CNN reports that on Saturday, Trump told reporters aboard his plane that while there were “Republican governors that did not close their states” during the pandemic, “Florida was closed for a long period of time” and now DeSantis’s camp is “trying to rewrite history.” He claimed that DeSantis has “changed his tune a lot” on COVID, from lockdowns to vaccines.
That same day, during a campaign rally in South Carolina, Trump claimed that “Ron would have not been governor if it wasn’t for me. So when I hear he might run, I consider that very disloyal.” Notably, Trump had a different reaction to the possibility of his former United Nations ambassador, Nikki Haley, entering the primary: “go by your heart if you want to run.”
He followed up with a pair of posts Sunday on his social network Truth Social, the first of which claimed that unspecified “revelations about Ron DeSanctimonious doing FAR WORSE than many other Republican governors, including that he unapologetically shut down Florida and its beaches, was [sic] interesting, indeed.”
While it is not disputed that DeSantis imposed a number of COVID restrictions (acting in part on data and guidance from the Trump administration, which criticized states for reopening “too soon”), the governor has openly expressed regret at what he calls the “huge mistake” of imposing any restrictions at all, and as more information came in he reversed course, quickly establishing one of the most anti-lockdown records in the country, defying insistence that his policies would lead to mass death.
It is also undisputed that DeSantis was an early supporter of the COVID vaccines, which Trump continues to support and claim credit for, though the governor’s position has changed as more data about their harms has come to light. For more than a year, DeSantis and his administration have spoken about the ineffectiveness of the shots, and in recent months his administration has conducted its own study, which concluded that they should not be taken by young men, and pushed for a grand jury investigation into the manufacturers.
On the subject of Florida’s beaches, conservative commentator Dana Loesch details that while some localities closed beaches, DeSantis actually “refused” to do so at the state level (prompting left-wing attorney Daniel Uhlfelder to infamously parade at beaches dressed like the Grim Reaper in protest), and in fact issued an executive order expressly protecting outdoor recreation as an “essential activity” along with religious services.
“Ron DeSanctimonious, who I made Governor in BOTH the Primary & the General, is also a Globalist, & so are his donors,” Trump “truthed” in his second post. “Jeb ‘Low Energy’ Bush was next to him last week. Check PAST!”

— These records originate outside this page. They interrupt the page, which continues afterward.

File: src/ipg_pkg.sv
// Register map, field layout and constants of the input gain control block
package ipg_pkg;
    // Register addresses as seen on the control port
    localparam logic [7:0] IPG_LEFT_GAIN_ADDR = 8'h2c;
    localparam logic [7:0] IPG_RIGHT_GAIN_ADDR = 8'h2d;
    localparam logic [7:0] IPG_LEFT_CFG_ADDR = 8'h2e;
    localparam logic [7:0] IPG_RIGHT_CFG_ADDR = 8'h2f;

    // Field positions
    localparam int IPG_VOL_LSB = 0;
    localparam int IPG_VOL_W = 5;
    localparam int IPG_MUTE_BIT = 7;
    localparam int IPG_MODE_LSB = 0;
    localparam int IPG_SELP_LSB = 2;
    localparam int IPG_SELN_LSB = 4;
    localparam int IPG_CM_BIT = 6;

    // Reset values and writable bits
    localparam logic [15:0] IPG_GAIN_RST = 16'h0085;
    localparam logic [15:0] IPG_CFG_RST = 16'h0044;
    localparam logic [15:0] IPG_GAIN_MASK = 16'h009f;
    localparam logic [15:0] IPG_CFG_MASK = 16'h007f;
    localparam logic [15:0] IPG_RD_IDLE = 16'h0000;

    // Gain values in tenths of a dB, two's complement, and the volume codes they belong to
    localparam logic signed [9:0] IPG_SE_BOOST = 10'h03c;
    localparam logic signed [9:0] IPG_MIC_MAX = 10'h12c;
    localparam logic [4:0] IPG_MIC_TOP_CODE = 5'h07;
    localparam logic [4:0] IPG_VOL_UNITY = 5'h05;
    localparam logic [4:0] IPG_VOL_TOP = 5'h1f;
    localparam logic signed [9:0] IPG_LINE_TOP = 10'h11b;
    localparam logic signed [9:0] IPG_GAIN_ZERO = 10'h000;

    typedef enum logic [1:0] {
        IPG_SINGLE = 2'b00,
        IPG_DIFF_LINE = 2'b01,
        IPG_DIFF_MIC = 2'b10,
        IPG_MODE_RSVD = 2'b11
    } ipg_mode_t;
endpackage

While it is true that Trump endorsed DeSantis’s first narrow gubernatorial victory, it is also true that DeSantis vocally supported and defended Trump as both governor and as a member of Congress, and that he won re-election last fall by a drastically expanded margin without Trump’s involvement.

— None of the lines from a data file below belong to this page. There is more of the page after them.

### config.mk
export PLATFORM = sky130hd
export DESIGN_NAME = vsm_mode_counter
export DESIGN_NICKNAME = d
export VERILOG_FILES = /design/src/logic/vsm_pkg.sv /design/src/logic/vsm_tick_counter.sv /design/src/logic/vsm_uart.sv /design/src/logic/vsm_mode_counter.sv
export SDC_FILE = /design/constraint.sdc
export NUM_CORES = 1
export LEC_CHECK = 0
export BUFFER_PORTS_ARGS = -buffer_cell sky130_fd_sc_hd__buf_2
export CAP_MARGIN = 40
export CORE_ASPECT_RATIO = 1.1
export CORE_MARGIN = 1
export CORE_UTILIZATION = 50
export CTS_BUF_LIST = sky130_fd_sc_hd__clkbuf_8 sky130_fd_sc_hd__clkbuf_16
export CTS_CLUSTER_DIAMETER = 100
export CTS_CLUSTER_SIZE = 8
export DETAILED_ROUTE_END_ITERATION = 6
export MAX_ROUTING_LAYER = met4
export PLACE_DENSITY = 0.71
export SLEW_MARGIN = 40
export SYNTH_ARGS = -nofsm -noshare
export SYNTH_HDL_FRONTEND = slang
export SYNTH_SLANG_ARGS = --single-unit
### constraint.sdc
create_clock -name clk -period 3.41 [get_ports clk]
set_input_delay 0.1705 -clock clk [delete_from_list [all_inputs] [get_ports clk]]
set_output_delay 0.1705 -clock clk [all_outputs]
set_load 0.01 [all_outputs]
### src/logic/vsm_pkg.sv
`default_nettype none
package vsm_pkg;
    // ========================================
    // timing
    localparam int  VSM_CLK_HZ        = 100_000_000;
    localparam real VSM_CLK_NS        = 10.0;
    localparam int  VSM_BAUD_BPS      = 460_800;
    localparam int  VSM_CLKS_PER_BIT  = VSM_CLK_HZ / VSM_BAUD_BPS;
    localparam real VSM_VEL_STEP_US   = 167.0;
    localparam real VSM_DISP_STEP_MS  = 1.67;
    localparam real VSM_INIT_TIME_MS  = 970.0;
    localparam int  VSM_VEL_STEP_CYC  = int'(VSM_VEL_STEP_US * 1.0E3 / VSM_CLK_NS);
    localparam int  VSM_DISP_STEP_CYC = int'(VSM_DISP_STEP_MS * 1.0E6 / VSM_CLK_NS);
    localparam int  VSM_INIT_CYC      = int'($floor(VSM_INIT_TIME_MS * 1.0E6 / VSM_CLK_NS));
    localparam int  VSM_OUT_DIV       = 2;
    // ========================================
    // register map
    localparam logic [6:0] VSM_ADDR_SIG   = 7'h00;
    localparam logic [6:0] VSM_ADDR_MODE  = 7'h02;
    localparam logic [6:0] VSM_ADDR_UART  = 7'h08;
    localparam logic [6:0] VSM_ADDR_COUNT = 7'h0A;
    localparam logic [6:0] VSM_ADDR_GLOB  = 7'h0A;
    localparam logic [6:0] VSM_ADDR_BURST = 7'h0C;
    localparam logic [6:0] VSM_ADDR_THERMAL_STATUS_TWO = 7'h2E;
    localparam logic [6:0] VSM_ADDR_BANK  = 7'h7E;
    localparam logic [7:0] VSM_BANK_W1    = 8'h01;
    localparam logic [15:0] VSM_REG_RESET = 16'h0000;
    // ========================================
    // fields
    localparam int VSM_MODE_CMD_LSB = 8;
    localparam int VSM_MODE_STAT    = 10;
    localparam int VSM_SOFT_RST     = 7;
    localparam int VSM_UART_AUTO    = 0;
    localparam int VSM_AUTO_START   = 1;
    localparam int VSM_COUNT_OUT    = 1;
    localparam int VSM_TEMP_OUT     = 14;
    localparam int VSM_TEMP_SEL     = 1;
    localparam logic [1:0] VSM_CMD_TO_SAMP = 2'h2;
    localparam logic [1:0] VSM_CMD_TO_CFG  = 2'h1;
    localparam logic [7:0] VSM_BYTE_CR     = 8'h0D;
    localparam logic [7:0] VSM_BYTE_HDR    = 8'h80;
    // ========================================
    // types
    typedef enum logic [1:0] {VSM_INIT, VSM_CONFIG, VSM_SAMPLE} vsm_mode_e;
    typedef struct packed {
        logic       write;
        logic [6:0] addr;
        logic [7:0] data;
    } vsm_req_s;
endpackage
`default_nettype wire

### src/logic/vsm_tick_counter.sv
`default_nettype none
module vsm_tick_counter import vsm_pkg::*; #(
    parameter int WIDTH = 16
) (
    input  wire logic             clk,
    input  wire logic             rst,
    input  wire logic             clear,
    input  wire logic [31:0]      period,
    output logic                  tick,
    output logic [WIDTH-1:0]      count
);
    logic [31:0]      cyc_reg;
    logic [31:0]      cyc_next;
    logic [WIDTH-1:0] count_reg;
    logic [WIDTH-1:0] count_next;

    always_comb begin
        tick       = !clear && (cyc_reg >= period - 32'h1);
        cyc_next   = cyc_reg + 32'h1;
        count_next = count_reg;
        if (clear) begin
            cyc_next   = '0;
            count_next = '0;
        end else if (tick) begin
            cyc_next   = '0;
            count_next = count_reg + 1'b1;
        end
    end

    always_ff @(posedge clk) begin
        if (rst) begin
            cyc_reg   <= '0;
            count_reg <= '0;
        end else begin
            cyc_reg   <= cyc_next;
            count_reg <= count_next;
        end
    end

    assign count = count_reg;
endmodule
`default_nettype wire

### src/logic/vsm_uart.sv
`default_nettype none
module vsm_uart import vsm_pkg::*; #(
    parameter int CLKS_PER_BIT = VSM_CLKS_PER_BIT
) (
    input  wire logic       clk,
    input  wire logic       rst,
    input  wire logic       rxLine,
    input  wire logic [7:0] txData,
    input  wire logic       txValid,
    output logic            txReady,
    output logic [7:0]      rxData,
    output logic            rxValid,
    output logic            txLine
);
    localparam logic [15:0] FULL = 16'(CLKS_PER_BIT - 1);
    localparam logic [15:0] HALF = 16'(CLKS_PER_BIT / 2);
    logic        rxBusy_reg, rxBusy_next, rxValid_reg, rxValid_next;
    logic [15:0] rxCnt_reg, rxCnt_next, txCnt_reg, txCnt_next;
    logic [3:0]  rxBit_reg, rxBit_next, txBit_reg, txBit_next;
    logic [7:0]  rxSh_reg, rxSh_next;
    logic        txBusy_reg, txBusy_next;
    logic [9:0]  txSh_reg, txSh_next;

    // ========================================
    // receive and transmit
    always_comb begin
        rxBusy_next  = rxBusy_reg;
        rxCnt_next   = rxCnt_reg - 16'h1;
        rxBit_next   = rxBit_reg;
        rxSh_next    = rxSh_reg;
        rxValid_next = 1'b0;
        if (!rxBusy_reg) begin
            rxCnt_next = HALF;
            rxBit_next = '0;
            rxBusy_next = !rxLine;
        end else if (rxCnt_reg == '0) begin
            rxCnt_next = FULL;
            rxBit_next = rxBit_reg + 4'h1;
            if (rxBit_reg == 4'h0 && rxLine) begin
                rxBusy_next = 1'b0;
            end else if (rxBit_reg == 4'h9) begin
                rxBusy_next  = 1'b0;
                rxValid_next = rxLine;
            end else if (rxBit_reg != 4'h0) begin
                rxSh_next = {rxLine, rxSh_reg[7:1]};
            end
        end
        txReady     = !txBusy_reg;
        txBusy_next = txBusy_reg;
        txCnt_next  = txCnt_reg - 16'h1;
        txBit_next  = txBit_reg;
        txSh_next   = txSh_reg;
        if (!txBusy_reg) begin
            if (txValid) begin
                txBusy_next = 1'b1;
                txSh_next   = {1'b1, txData, 1'b0};
                txCnt_next  = FULL;
                txBit_next  = '0;
            end
        end else if (txCnt_reg == '0) begin
            txCnt_next = FULL;
            txSh_next  = {1'b1, txSh_reg[9:1]};
            txBit_next = txBit_reg + 4'h1;
            txBusy_next = txBit_reg != 4'h9;
        end
    end

    always_ff @(posedge clk) begin
        if (rst) begin
            rxBusy_reg <= 1'b0; rxCnt_reg <= '0; rxBit_reg <= '0;
            rxSh_reg <= '0; rxValid_reg <= 1'b0;
            txBusy_reg <= 1'b0; txCnt_reg <= '0; txBit_reg <= '0;
            txSh_reg <= '1;
        end else begin
            rxBusy_reg <= rxBusy_next; rxCnt_reg <= rxCnt_next; rxBit_reg <= rxBit_next;
            rxSh_reg <= rxSh_next; rxValid_reg <= rxValid_next;
            txBusy_reg <= txBusy_next; txCnt_reg <= txCnt_next; txBit_reg <= txBit_next;
            txSh_reg <= txSh_next;
        end
    end

    assign rxData  = rxSh_reg;
    assign rxValid = rxValid_reg;
    assign txLine  = txBusy_reg ? txSh_reg[0] : 1'b1;
endmodule
`default_nettype wire

### src/logic/vsm_mode_counter.sv
`default_nettype none
module vsm_mode_counter import vsm_pkg::*; #(
    parameter int INIT_CYC      = VSM_INIT_CYC,
    parameter int VEL_STEP_CYC  = VSM_VEL_STEP_CYC,
    parameter int DISP_STEP_CYC = VSM_DISP_STEP_CYC,
    parameter int CLKS_PER_BIT  = VSM_CLKS_PER_BIT,
    parameter int OUT_DIV       = VSM_OUT_DIV
) (
    input  wire logic clk,
    input  wire logic rst,
    input  wire logic receivePairLevel,
    input  wire logic displacementSel,
    output logic      transmitPairPositive,
    output logic      transmitPairNegative,
    output logic      samplingActive,
    output logic      initBusy
);
    vsm_mode_e        mode_reg, mode_next;
    logic [31:0]      initCnt_reg, initCnt_next;
    logic [15:0]      sigCtrl_reg, sigCtrl_next;
    logic [15:0]      uartCtrl_reg, uartCtrl_next;
    logic [15:0]      burstCtrl_reg, burstCtrl_next;
    logic [7:0]       bank_reg, bank_next;
    logic [1:0]       rxIdx_reg, rxIdx_next;
    logic [7:0]       byte0_reg, byte0_next, byte1_reg, byte1_next;
    logic             pktBusy_reg, pktBusy_next;
    logic [2:0]       pktIdx_reg, pktIdx_next;
    logic [5:0]       pktMask_reg, pktMask_next;
    logic [5:0][7:0]  pktBuf_reg, pktBuf_next;
    vsm_req_s         req;
    logic             reqValid, inW1, isBurst, wrEn, rdEn, cfgWr;
    logic             softRst, modeWr, startSmp, autoStart;
    logic [1:0]       modeCmd;
    logic [15:0]      rdWord, sampleCount;
    logic [1:0]       shortRateTally;
    logic             sampleTick, outTick, clearCnt;
    logic [31:0]      stepPeriod;
    logic [7:0]       uRxData, txByte;
    logic             uRxValid, txValid, txReady, txLine;

    // ========================================
    // serial link
    vsm_uart #(
        .CLKS_PER_BIT (CLKS_PER_BIT)
    ) u_uart (
        .clk     (clk),
        .rst     (rst),
        .rxLine  (receivePairLevel),
        .txData  (txByte),
        .txValid (txValid),
        .txReady (txReady),
        .rxData  (uRxData),
        .rxValid (uRxValid),
        .txLine  (txLine)
    );

    // ========================================
    // sample counters
    assign clearCnt   = mode_reg == VSM_INIT;
    assign stepPeriod = displacementSel ? 32'(DISP_STEP_CYC) : 32'(VEL_STEP_CYC);

    vsm_tick_counter #(
        .WIDTH (16)
    ) u_sample_tally (
        .clk    (clk),
        .rst    (rst),
        .clear  (clearCnt),
        .period (stepPeriod),
        .tick   (sampleTick),
        .count  (sampleCount)
    );

    vsm_tick_counter #(
        .WIDTH (2)
    ) u_short_tally (
        .clk    (clk),
        .rst    (rst),
        .clear  (clearCnt),
        .period (32'(stepPeriod * 32'(OUT_DIV))),
        .tick   (outTick),
        .count  (shortRateTally)
    );

    // ========================================
    // command decode
    always_comb begin
        rxIdx_next = rxIdx_reg;
        byte0_next = byte0_reg;
        byte1_next = byte1_reg;
        reqValid   = 1'b0;
        req        = '{write: byte0_reg[7], addr: byte0_reg[6:0], data: byte1_reg};
        if (mode_reg == VSM_INIT) begin
            rxIdx_next = '0;
        end else if (uRxValid) begin
            case (rxIdx_reg)
                2'h0: begin
                    byte0_next = uRxData;
                    rxIdx_next = 2'h1;
                end
                2'h1: begin
                    byte1_next = uRxData;
                    rxIdx_next = 2'h2;
                end
                default: begin
                    rxIdx_next = '0;
                    reqValid   = uRxData == VSM_BYTE_CR;
                end
            endcase
        end
    end

    assign inW1    = bank_reg == VSM_BANK_W1;
    assign isBurst = reqValid && byte0_reg == VSM_BYTE_HDR && byte1_reg == 8'h00 && mode_reg == VSM_SAMPLE;
    assign wrEn    = reqValid && req.write && !isBurst;
    assign rdEn    = reqValid && !req.write;
    assign cfgWr   = wrEn && mode_reg == VSM_CONFIG;
    assign softRst = wrEn && inW1 && req.addr == VSM_ADDR_GLOB && req.data[VSM_SOFT_RST];
    assign modeWr  = wrEn && !inW1 && req.addr == (VSM_ADDR_MODE | 7'h01);
    assign modeCmd = req.data[VSM_MODE_CMD_LSB-8 +: 2];
    assign autoStart = uartCtrl_reg[VSM_UART_AUTO] && uartCtrl_reg[VSM_AUTO_START];

    // ========================================
    // operating mode
    always_comb begin
        mode_next    = mode_reg;
        initCnt_next = initCnt_reg;
        case (mode_reg)
            VSM_INIT: begin
                if (initCnt_reg == '0) begin
                    mode_next = autoStart ? VSM_SAMPLE : VSM_CONFIG;
                end else begin
                    initCnt_next = initCnt_reg - 32'h1;
                end
            end
            VSM_CONFIG: begin
                if (modeWr && modeCmd == VSM_CMD_TO_SAMP) begin
                    mode_next = VSM_SAMPLE;
                end
            end
            VSM_SAMPLE: begin
                if (modeWr && modeCmd == VSM_CMD_TO_CFG) begin
                    mode_next = VSM_CONFIG;
                end
            end
            default: mode_next = VSM_INIT;
        endcase
        if (softRst) begin
            mode_next    = VSM_INIT;
            initCnt_next = 32'(INIT_CYC - 1);
        end
    end

    // ========================================
    // configuration registers
    always_comb begin
        sigCtrl_next   = sigCtrl_reg;
        uartCtrl_next  = uartCtrl_reg;
        burstCtrl_next = burstCtrl_reg;
        bank_next      = bank_reg;
        if (cfgWr && inW1) begin
            case (req.addr)
                VSM_ADDR_SIG:           sigCtrl_next[7:0]    = req.data;
                VSM_ADDR_SIG | 7'h01:   sigCtrl_next[15:8]   = req.data;
                VSM_ADDR_UART:          uartCtrl_next[7:0]   = req.data;
                VSM_ADDR_UART | 7'h01:  uartCtrl_next[15:8]  = req.data;
                VSM_ADDR_BURST:         burstCtrl_next[7:0]  = req.data;
                VSM_ADDR_BURST | 7'h01: burstCtrl_next[15:8] = req.data;
                default: ;
            endcase
        end
        if (wrEn && req.addr == VSM_ADDR_BANK) begin
            bank_next = req.data;
        end
        if (softRst) begin
            bank_next = '0;
        end
    end

    // ========================================
    // read data, window resolved
    always_comb begin
        rdWord = '0;
        if ({req.addr[6:1], 1'b0} == VSM_ADDR_BANK) begin
            rdWord = {8'h00, bank_reg};
        end else if (!inW1) begin
            case ({req.addr[6:1], 1'b0})
                VSM_ADDR_MODE:  rdWord[VSM_MODE_STAT] = mode_reg == VSM_CONFIG;
                VSM_ADDR_COUNT: rdWord = sampleCount;
                VSM_ADDR_THERMAL_STATUS_TWO: rdWord = {14'h0, shortRateTally};
                default: ;
            endcase
        end else begin
            case ({req.addr[6:1], 1'b0})
                VSM_ADDR_SIG:   rdWord = sigCtrl_reg;
                VSM_ADDR_UART:  rdWord = uartCtrl_reg;
                VSM_ADDR_BURST: rdWord = burstCtrl_reg;
                default: ;
            endcase
        end
    end

    // ========================================
    // response and sample packets
    assign startSmp = isBurst || (mode_reg == VSM_SAMPLE && uartCtrl_reg[VSM_UART_AUTO] && outTick);
    assign txValid  = pktBusy_reg && pktMask_reg[pktIdx_reg] && mode_reg != VSM_INIT;
    assign txByte   = pktBuf_reg[pktIdx_reg];

    always_comb begin
        pktBusy_next = pktBusy_reg;
        pktIdx_next  = pktIdx_reg;
        pktMask_next = pktMask_reg;
        pktBuf_next  = pktBuf_reg;
        if (!pktBusy_reg) begin
            pktIdx_next = '0;
            if (rdEn) begin
                pktBusy_next   = 1'b1;
                pktMask_next   = 6'h0F;
                pktBuf_next[0] = byte0_reg;
                pktBuf_next[1] = rdWord[15:8];
                pktBuf_next[2] = rdWord[7:0];
                pktBuf_next[3] = VSM_BYTE_CR;
            end else if (startSmp) begin
                pktBusy_next   = 1'b1;
                pktMask_next   = {1'b1, {2{burstCtrl_reg[VSM_TEMP_OUT] && sigCtrl_reg[VSM_TEMP_SEL]}},
                                  {2{burstCtrl_reg[VSM_COUNT_OUT]}}, 1'b1};
                pktBuf_next[0] = VSM_BYTE_HDR;
                pktBuf_next[1] = sampleCount[15:8];
                pktBuf_next[2] = sampleCount[7:0];
                pktBuf_next[3] = 8'h00;
                pktBuf_next[4] = {6'h00, shortRateTally};
                pktBuf_next[5] = VSM_BYTE_CR;
            end
        end else if ((txValid && txReady) || !pktMask_reg[pktIdx_reg]) begin
            pktIdx_next  = pktIdx_reg + 3'h1;
            pktBusy_next = pktIdx_reg != 3'h5;
        end
        if (softRst || mode_reg == VSM_INIT) begin
            pktBusy_next = 1'b0;
        end
    end

    // ========================================
    // state registers
    always_ff @(posedge clk) begin
        if (rst) begin
            mode_reg      <= VSM_INIT;
            initCnt_reg   <= 32'(INIT_CYC - 1);
            sigCtrl_reg   <= VSM_REG_RESET;
            uartCtrl_reg  <= VSM_REG_RESET;
            burstCtrl_reg <= VSM_REG_RESET;
            bank_reg      <= '0;
            rxIdx_reg     <= '0;
            byte0_reg     <= '0;
            byte1_reg     <= '0;
            pktBusy_reg   <= 1'b0;
            pktIdx_reg    <= '0;
            pktMask_reg   <= '0;
            pktBuf_reg    <= '0;
        end else begin
            mode_reg      <= mode_next;
            initCnt_reg   <= initCnt_next;
            sigCtrl_reg   <= sigCtrl_next;
            uartCtrl_reg  <= uartCtrl_next;
            burstCtrl_reg <= burstCtrl_next;
            bank_reg      <= bank_next;
            rxIdx_reg     <= rxIdx_next;
            byte0_reg     <= byte0_next;
            byte1_reg     <= byte1_next;
            pktBusy_reg   <= pktBusy_next;
            pktIdx_reg    <= pktIdx_next;
            pktMask_reg   <= pktMask_next;
            pktBuf_reg    <= pktBuf_next;
        end
    end

    assign transmitPairPositive = txLine;
    assign transmitPairNegative = !txLine;
    assign samplingActive       = mode_reg == VSM_SAMPLE;
    assign initBusy             = mode_reg == VSM_INIT;
endmodule
`default_nettype wire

Trump’s invocation of vague innuendo about DeSantis’s donors (who have not had a discernible impact on his words or actions against “globalist” interests) echoes a favored tactic of his most active online supporters, as does his attribution of significance to the fact that Bush, one of DeSantis’s Republican predecessors as Governor of Florida, attended his inauguration.
Trump also “reTruthed” a viral claim that DeSantis “signed a bill that had a clause for forced vaccinations and involuntary quarantine hidden way down at the very bottom of the bill.” In fact, the false claim originated from social media users misreading language from existing law in an online PDF. Under DeSantis, the old language allowing forced vaccinations was actually eliminated during a special legislative session.
“This law had been on the books since 2003. As soon as grassroots medical freedom groups brought this to DeSantis’ and lawmakers’ attention, it was amended to remove the word vaccination,” Justin Harvey of the watchdog group We Are Change Orlando told the Florida Standard. “To complicate matters, many were sharing the original bill language making it appear that no action was taken. I think people jumped the gun on this one. It happens,” he says.
When asked Tuesday about Trump’s attacks, DeSantis responded without mentioning the former president.
“I roll out of bed, I have people attacking me from all angles. It’s been happening for many, many years,” he said. “If you take a crisis situation like COVID, the good thing about it is when you’re an elected executive, you have to make all kinds of decisions. You gotta steer that ship. And the good thing is that the people are able to render a judgment on that, whether they reelect you or not.”
“And I’m happy to say, you know, in my case, not only did we win reelection, we won with the highest percentage of the vote that any Republican governor candidate has in the history of the state of Florida,” the governor continued. “And so what I would just say is – that verdict has been rendered by the people of the state of Florida.”
As the only declared candidate so far, Trump currently leads the 2024 Republican field in national polls, though DeSantis leads a number of state primary polls and fares better against incumbent Democrat President Joe Biden. DeSantis has not yet announced intentions to run for president, though is widely expected to make it official once Florida’s current legislative session concludes this spring.